- PROBLEM: Go through the records below and return each line that has "parameter" in it.

Start of DATA TO EXAMINE

--- src/rtl/keccak_pad_absorb.sv ---
// SHA-3 padding front end: absorbs 64-bit message words, applies domain byte plus
// pad10*1, and streams 25-lane frames (rate lanes, then zero capacity) to the permutation.
module keccak_pad_absorb #(
  parameter int          RATE_LANES = 17,
  parameter logic [7:0]  DOMAIN     = 8'h06
) (
  input  logic        clk,
  input  logic        rst,
  input  logic        pushin,
  output logic        stopin,
  input  logic        lastin,
  input  logic [3:0]  nbytes,
  input  logic [63:0] din,
  output logic        pushout,
  input  logic        stopout,
  output logic        firstout,
  output logic        lastout,
  output logic [63:0] dout
);

  typedef enum logic [1:0] {ABSORB, PAD, CAP} state_e;

  localparam logic [4:0]  RATE_LAST = 5'(RATE_LANES - 1);
  localparam logic [4:0]  LANE_LAST = 5'd24;
  localparam logic [63:0] PAD_END   = 64'h8000_0000_0000_0000;

  state_e      state_q, state_d;
  logic [4:0]  lc_q, lc_d;
  logic        final_q, final_d;
  logic        pend_q, pend_d;
  logic        pushout_q, pushout_d;
  logic        firstout_q, firstout_d;
  logic        lastout_q, lastout_d;
  logic [63:0] dout_q, dout_d;

  logic        load_ok, in_acc, emit, short_last;
  logic [3:0]  nb_eff;
  logic [5:0]  byte_sh;
  logic [4:0]  lc_inc;
  logic [63:0] lane;

  // State register
  // NOTE: sequential state uses non-blocking assignments so every flop samples
  // pre-edge values regardless of process ordering.
  always_ff @(posedge clk or posedge rst) begin
    if (rst) begin
      state_q    <= ABSORB;
      lc_q       <= '0;
      final_q    <= 1'b0;
      pend_q     <= 1'b0;
      pushout_q  <= 1'b0;
      firstout_q <= 1'b0;
      lastout_q  <= 1'b0;
      dout_q     <= '0;
    end else begin
      state_q    <= state_d;
      lc_q       <= lc_d;
      final_q    <= final_d;
      pend_q     <= pend_d;
      pushout_q  <= pushout_d;
      firstout_q <= firstout_d;
      lastout_q  <= lastout_d;
      dout_q     <= dout_d;
    end
  end

  // Output / datapath decode: handshake and the lane value offered this cycle
  always_comb begin
    // NOTE: every comb output gets a default first so no path can infer a latch.
    load_ok    = !pushout_q || !stopout;
    stopin     = (pushout_q && stopout) || (state_q != ABSORB);
    in_acc     = pushin && !stopin;
    emit       = in_acc || ((state_q != ABSORB) && load_ok);
    nb_eff     = (!lastin || (nbytes > 4'd8)) ? 4'd8 : nbytes;
    short_last = lastin && (nb_eff < 4'd8);
    byte_sh    = {nb_eff[2:0], 3'b000};
    lc_inc     = (lc_q == LANE_LAST) ? 5'd0 : lc_q + 5'd1;
    lane       = '0;
    unique case (state_q)
      ABSORB: begin
        lane = din;
        if (short_last) begin
          lane = (din & ((64'd1 << byte_sh) - 64'd1)) | ({56'd0, DOMAIN} << byte_sh);
          if (lc_q == RATE_LAST) lane = lane | PAD_END;
        end
      end
      PAD: begin
        lane = pend_q ? {56'd0, DOMAIN} : 64'd0;
        if (lc_q == RATE_LAST) lane = lane | PAD_END;
      end
      default: lane = '0;
    endcase
  end

  // Next-state logic, including the output register load
  always_comb begin
    state_d    = state_q;
    lc_d       = lc_q;
    final_d    = final_q;
    pend_d     = pend_q;
    pushout_d  = pushout_q;
    firstout_d = firstout_q;
    lastout_d  = lastout_q;
    dout_d     = dout_q;

    if (emit) lc_d = lc_inc;

    unique case (state_q)
      ABSORB: if (in_acc) begin
        if (lastin) begin
          if (short_last) begin
            final_d = 1'b1;
            state_d = (lc_q == RATE_LAST) ? CAP : PAD;
          end else begin
            // Full last word: domain byte goes in the next rate lane, possibly next frame
            pend_d = 1'b1;
            if (lc_q == RATE_LAST) state_d = CAP;
            else begin
              state_d = PAD;
              final_d = 1'b1;
            end
          end
        end else if (lc_q == RATE_LAST) begin
          state_d = CAP;
        end
      end
      PAD: if (load_ok) begin
        pend_d = 1'b0;
        if (lc_q == RATE_LAST) state_d = CAP;
      end
      CAP: if (load_ok && (lc_q == LANE_LAST)) begin
        if (final_q) begin
          final_d = 1'b0;
          pend_d  = 1'b0;
          state_d = ABSORB;
        end else if (pend_q) begin
          final_d = 1'b1;
          state_d = PAD;
        end else begin
          state_d = ABSORB;
        end
      end
      default: state_d = ABSORB;
    endcase

    if (load_ok) begin
      pushout_d  = emit;
      firstout_d = emit && (lc_q == 5'd0);
      lastout_d  = emit && (state_q == CAP) && (lc_q == LANE_LAST) && final_q;
      if (emit) dout_d = lane;
    end
  end

  assign pushout  = pushout_q;
  assign firstout = firstout_q;
  assign lastout  = lastout_q;
  assign dout     = dout_q;

endmodule
===== src/rtl/serial_add_sub.sv =====
// ---------------------------------------------------------------------------
// serial_add_sub
//   Bit-serial two's-complement adder/subtractor. Two WIDTH-bit operands and
//   an add/sub select are latched on a start request. One bit pair per clock
//   then goes through a single add_sub cell, LSB first. The cell's carry is
//   held in a flop between bits, and the sum bits are shifted into the result
//   register from the top. After WIDTH bit-cycles the block presents the full
//   result, the carry out of the MSB and the signed overflow flag.
//
// Ports
//   clk      : rising-edge clock
//   rst_n    : asynchronous active-low reset
//   start    : begin an operation (only honoured while idle)
//   a, b     : operands (a - b when sel=1)
//   sel      : 0 = add, 1 = subtract
//   busy     : high while bits are being processed
//   done     : one-cycle pulse when result/cout/overflow become valid
//   result   : sum or difference, valid while busy is low
//   cout     : carry out of the MSB (1 = no borrow for subtraction)
//   overflow : signed overflow of the last operation
// ---------------------------------------------------------------------------

// Single-bit full adder with b conditionally inverted. When sel=1 the cell
// adds ~b, and the sequencer supplies the +1 through the initial carry.
module add_sub (
    input  logic a,
    input  logic b,
    input  logic cin,
    input  logic sel,
    output logic sum,
    output logic cout
);
    logic w_b;

    assign w_b  = b ^ sel;
    assign sum  = a ^ w_b ^ cin;
    assign cout = (a & w_b) | (a & cin) | (w_b & cin);
endmodule

module serial_add_sub #(
    parameter int WIDTH = 8
) (
    input  logic             clk,
    input  logic             rst_n,
    input  logic             start,
    input  logic [WIDTH-1:0] a,
    input  logic [WIDTH-1:0] b,
    input  logic             sel,
    output logic             busy,
    output logic             done,
    output logic [WIDTH-1:0] result,
    output logic             cout,
    output logic             overflow
);
    localparam int CW = $clog2(WIDTH);
    localparam logic [CW-1:0] LAST_BIT = CW'(WIDTH - 1);

    typedef enum logic {
        IDLE,
        RUN
    } state_t;

    state_t           r_state;
    logic [WIDTH-1:0] r_a_sh;
    logic [WIDTH-1:0] r_b_sh;
    logic             r_op;
    logic             r_carry;
    logic [CW-1:0]    r_cnt;
    logic [WIDTH-1:0] r_result;
    logic             r_cout;
    logic             r_overflow;
    logic             r_done;

    logic             w_sum;
    logic             w_cout;

    // The only combinational path: operand LSBs and carry flop through the
    // cell into the carry flop and the result MSB.
    add_sub u_cell (
        .a    (r_a_sh[0]),
        .b    (r_b_sh[0]),
        .cin  (r_carry),
        .sel  (r_op),
        .sum  (w_sum),
        .cout (w_cout)
    );

    // Sequencer: load operands on start, then process one bit per clock.
    // On the last bit the carry flop still holds the carry into the MSB and
    // the cell produces the carry out of it, so their XOR is signed overflow.
    always_ff @(posedge clk or negedge rst_n) begin
        if (!rst_n) begin
            r_state    <= IDLE;
            r_a_sh     <= '0;
            r_b_sh     <= '0;
            r_op       <= 1'b0;
            r_carry    <= 1'b0;
            r_cnt      <= '0;
            r_result   <= '0;
            r_cout     <= 1'b0;
            r_overflow <= 1'b0;
            r_done     <= 1'b0;
        end else begin
            r_done <= 1'b0;
            case (r_state)
                IDLE: begin
                    if (start) begin
                        r_a_sh  <= a;
                        r_b_sh  <= b;
                        r_op    <= sel;
                        // Initial carry of 1 completes ~b + 1 for subtraction.
                        r_carry <= sel;
                        r_cnt   <= '0;
                        r_state <= RUN;
                    end
                end
                RUN: begin
                    r_a_sh   <= r_a_sh >> 1;
                    r_b_sh   <= r_b_sh >> 1;
                    r_result <= {w_sum, r_result[WIDTH-1:1]};
                    r_carry  <= w_cout;
                    r_cnt    <= r_cnt + 1'b1;
                    if (r_cnt == LAST_BIT) begin
                        r_cout     <= w_cout;
                        r_overflow <= r_carry ^ w_cout;
                        r_done     <= 1'b1;
                        r_state    <= IDLE;
                    end
                end
                default: r_state <= IDLE;
            endcase
        end
    end

    assign busy     = (r_state == RUN);
    assign done     = r_done;
    assign result   = r_result;
    assign cout     = r_cout;
    assign overflow = r_overflow;
endmodule

===== config.mk =====
export PLATFORM = sky130hd
export DESIGN_NAME = serial_add_sub
export DESIGN_NICKNAME = d
export VERILOG_FILES = /design/src/rtl/serial_add_sub.sv
export SDC_FILE = /design/constraint.sdc
export NUM_CORES = 1
export LEC_CHECK = 0
export BUFFER_PORTS_ARGS = -buffer_cell sky130_fd_sc_hd__buf_4
export CAP_MARGIN = 20
export CORE_AREA = 2 2 58 60
export CTS_CLUSTER_DIAMETER = 40
export CTS_CLUSTER_SIZE = 12
export DETAILED_ROUTE_END_ITERATION = 10
export DIE_AREA = 0 0 60 62
export PLACE_DENSITY = 0.79
export REMOVE_ABC_BUFFERS = 1
export SETUP_SLACK_MARGIN = 0.1
export SLEW_MARGIN = 10
export SYNTH_ARGS = -nofsm -noshare
export SYNTH_HDL_FRONTEND = slang
export SYNTH_HIERARCHICAL = 1
export SYNTH_SLANG_ARGS = --single-unit

===== constraint.sdc =====
create_clock -name clk -period 1.9 [get_ports clk]
set_clock_uncertainty 0.15 [all_clocks]
set_input_delay 0.19 -clock clk [delete_from_list [all_inputs] [get_ports clk]]
set_output_delay 0.19 -clock clk [all_outputs]
set_load 0.1 [all_outputs]

==> results of run 1 <==
-- cell families after synthesis --
logic type                 Yosys count
DFF                                 33
muxes                               27
AOI/OAI and AO/OA                   21
and+or+nand+nor                     21
buffers and inverters               12
adders and majority gates            3
xor gates and xnor gates             2
-- layout by cell type, fill, tap and decap left out, drive strengths merged --
master,instances
a22o,2
and2,1
fa,1
mux2i,17
a21oi,2
ha,2
o21ai,17
xnor2,2
nand2,15
mux2,10
buf,33
inv,5
or3b,1
nor2,3
clkbuf,7
dfrtp,33
nand2b,1
dlygate4sd3,10
-- how the worst max path moves through the flow --
stage | start | endpoint | slack, ns | cells past startpoint
2_1_floorplan | busy | cout | -0.62 | 2
3_3_place_gp | r_b_sh[0] | result[7] | 0.38 | 4
3_5_place_dp | r_b_sh[0] | result[7] | 0.32 | 4
4_1_cts | busy | busy | 0.13 | 1
5_1_grt | busy | busy | 0.25 | 1
6_report | r_b_sh[0] | result[7] | 0.30 | 4
-- critical path, stage by stage (launching register included) --
cell and delay (ns):
dfrtp_1 0.41, xnor2_1 0.15, fa_1 0.49, inv_1 0.04, mux2_2 0.25
-- stage by stage --
step	setup slack, ns	area (um2)	setup TNS [ns]	instances	hold slack, ns
after floorplan	-0.6186	1395	-10.12	112	-0.2556
after CTS	0.1329	1826	0	205	0.001511
after detailed placement	0.3226	1700	0	191	0.003186
final	0.3003	1857	0	208	0.002253
after global placement	0.3799	1700	0	191	-0.006988
after global routing	0.2516	1857	0	208	0.006943
-- layout make-up --
| class | instances | area share |
|---|---|---|
| repair buffers | 43 | 0.1873 |
| clock buffers | 7 | 0.02965 |
| multi-input cells | 74 | 0.2965 |
| inverters | 5 | 0.01011 |
| flip-flops and latches | 33 | 0.4454 |
| well taps | 46 | 0.03100 |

End of DATA TO EXAMINE

- ANSWER BELOW:
  parameter int          RATE_LANES = 17,
  parameter logic [7:0]  DOMAIN     = 8'h06
    parameter int WIDTH = 8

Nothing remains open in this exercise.